[src/rtl/sisc_ifetch_if.sv]
// rtl/sisc_ifetch_if.sv - fetch unit bus bundle: instruction memory port, IR stream, redirect, halt
interface sisc_ifetch_if #(
  parameter int ADDR_W = 16
);
  logic              imem_req;
  logic [ADDR_W-1:0] imem_addr;
  logic              imem_ack;
  logic [31:0]       imem_data;
  logic [31:0]       ir;
  logic              ir_valid;
  logic              ir_ready;
  logic [ADDR_W-1:0] ir_pc;
  logic              br_taken;
  logic [ADDR_W-1:0] br_addr;
  logic              halted;

  modport master (
    output imem_req, imem_addr, ir, ir_valid, ir_pc, halted,
    input  imem_ack, imem_data, ir_ready, br_taken, br_addr
  );

  modport slave (
    input  imem_req, imem_addr, ir, ir_valid, ir_pc, halted,
    output imem_ack, imem_data, ir_ready, br_taken, br_addr
  );
endinterface

[src/rtl/sisc_ifetch.sv]
// rtl/sisc_ifetch.sv - instruction fetch unit with prefetch buffer, branch redirect and HLT stop
// Optional IFETCH_PERF_EN adds saturating fetch/flush counters.
module sisc_ifetch #(
  parameter int                ADDR_W    = 16,
  parameter int                BUF_DEPTH = 2,
  parameter logic [ADDR_W-1:0] RESET_PC  = '0
) (
  input  logic          clk,
  input  logic          rst,
  sisc_ifetch_if.master bus
`ifdef IFETCH_PERF_EN
  ,
  output logic [31:0]   fetch_cnt,
  output logic [15:0]   flush_cnt
`endif
);
  localparam int PW = $clog2(BUF_DEPTH);
  localparam logic [PW:0] DEPTH_W = (PW+1)'(BUF_DEPTH);

  typedef enum logic [1:0] {FETCH, WAIT, DRAIN, HALT} state_t;

  state_t            state, state_n;
  logic [ADDR_W-1:0] pc, pc_n, req_addr;
  logic              halting, halting_n;

  logic [31:0]       buf_data [BUF_DEPTH];
  logic [ADDR_W-1:0] buf_pc   [BUF_DEPTH];
  logic [PW-1:0]     rd_ptr, wr_ptr, rd_n;
  logic [PW:0]       count, count_n;
  logic [31:0]       ir, head_data;
  logic [ADDR_W-1:0] ir_pc, head_pc;

  logic req, push, pop, flush, hlt, br, acked, transfer;

  assign transfer = (count != '0) && bus.ir_ready;

  always_comb begin
    state_n   = state;
    pc_n      = pc;
    halting_n = halting;
    req       = 1'b0;
    push      = 1'b0;
    acked     = 1'b0;
    flush     = 1'b0;
    pop       = transfer;
    hlt       = transfer && (ir[31:28] == 4'hF);
    br        = bus.br_taken && !halting && (state != HALT) && !hlt;

    case (state)
      FETCH: begin
        if (count != DEPTH_W) begin
          req     = 1'b1;
          state_n = WAIT;
        end
      end
      WAIT: begin
        req = 1'b1;
        if (bus.imem_ack) begin
          acked   = 1'b1;
          push    = 1'b1;
          pc_n    = pc + ADDR_W'(1);
          state_n = FETCH;
        end
      end
      DRAIN: begin
        req = 1'b1;
        if (bus.imem_ack) begin
          acked   = 1'b1;
          state_n = halting ? HALT : FETCH;
        end
      end
      default: ;
    endcase

    // A request still in flight after a flush must complete before we move on.
    if (hlt || br) begin
      flush = 1'b1;
      push  = 1'b0;
      pop   = 1'b0;
      if (br)  pc_n      = bus.br_addr;
      if (hlt) halting_n = 1'b1;
      if (req && !acked) state_n = DRAIN;
      else if (hlt)      state_n = HALT;
      else               state_n = FETCH;
    end
  end

  always_comb begin
    count_n = count + (PW+1)'(push) - (PW+1)'(pop);
    rd_n    = rd_ptr + PW'(pop);
    if ((count - (PW+1)'(pop)) == '0) begin
      head_data = bus.imem_data;
      head_pc   = pc;
    end else begin
      head_data = buf_data[rd_n];
      head_pc   = buf_pc[rd_n];
    end
  end

  always_ff @(posedge clk) begin
    if (rst) begin
      state    <= FETCH;
      pc       <= RESET_PC;
      req_addr <= '0;
      halting  <= 1'b0;
      rd_ptr   <= '0;
      wr_ptr   <= '0;
      count    <= '0;
      ir       <= '0;
      ir_pc    <= '0;
    end else begin
      state   <= state_n;
      pc      <= pc_n;
      halting <= halting_n;
      if (state == FETCH && req) req_addr <= pc;
      if (flush) begin
        rd_ptr <= '0;
        wr_ptr <= '0;
        count  <= '0;
      end else begin
        if (push) wr_ptr <= wr_ptr + PW'(1);
        rd_ptr <= rd_n;
        count  <= count_n;
        if (count_n != '0) begin
          ir    <= head_data;
          ir_pc <= head_pc;
        end
      end
    end
  end

  always_ff @(posedge clk) begin
    if (push && !flush) begin
      buf_data[wr_ptr] <= bus.imem_data;
      buf_pc[wr_ptr]   <= pc;
    end
  end

`ifdef IFETCH_PERF_EN
  always_ff @(posedge clk) begin
    if (rst) begin
      fetch_cnt <= '0;
      flush_cnt <= '0;
    end else begin
      if (acked && fetch_cnt != '1) fetch_cnt <= fetch_cnt + 32'd1;
      if (br && flush_cnt != '1)    flush_cnt <= flush_cnt + 16'd1;
    end
  end
`endif

  assign bus.imem_req  = req && !rst;
  assign bus.imem_addr = (state == FETCH) ? pc : req_addr;
  assign bus.ir        = ir;
  assign bus.ir_pc     = ir_pc;
  assign bus.ir_valid  = (count != '0);
  assign bus.halted    = (state == HALT);
endmodule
________
◆ WHAT THIS TASK INVOLVES
Only the lines above that hold "WAIT" are wanted. Show every one of them.

◆ FINISHED TASK
  typedef enum logic [1:0] {FETCH, WAIT, DRAIN, HALT} state_t;
          state_n = WAIT;
      WAIT: begin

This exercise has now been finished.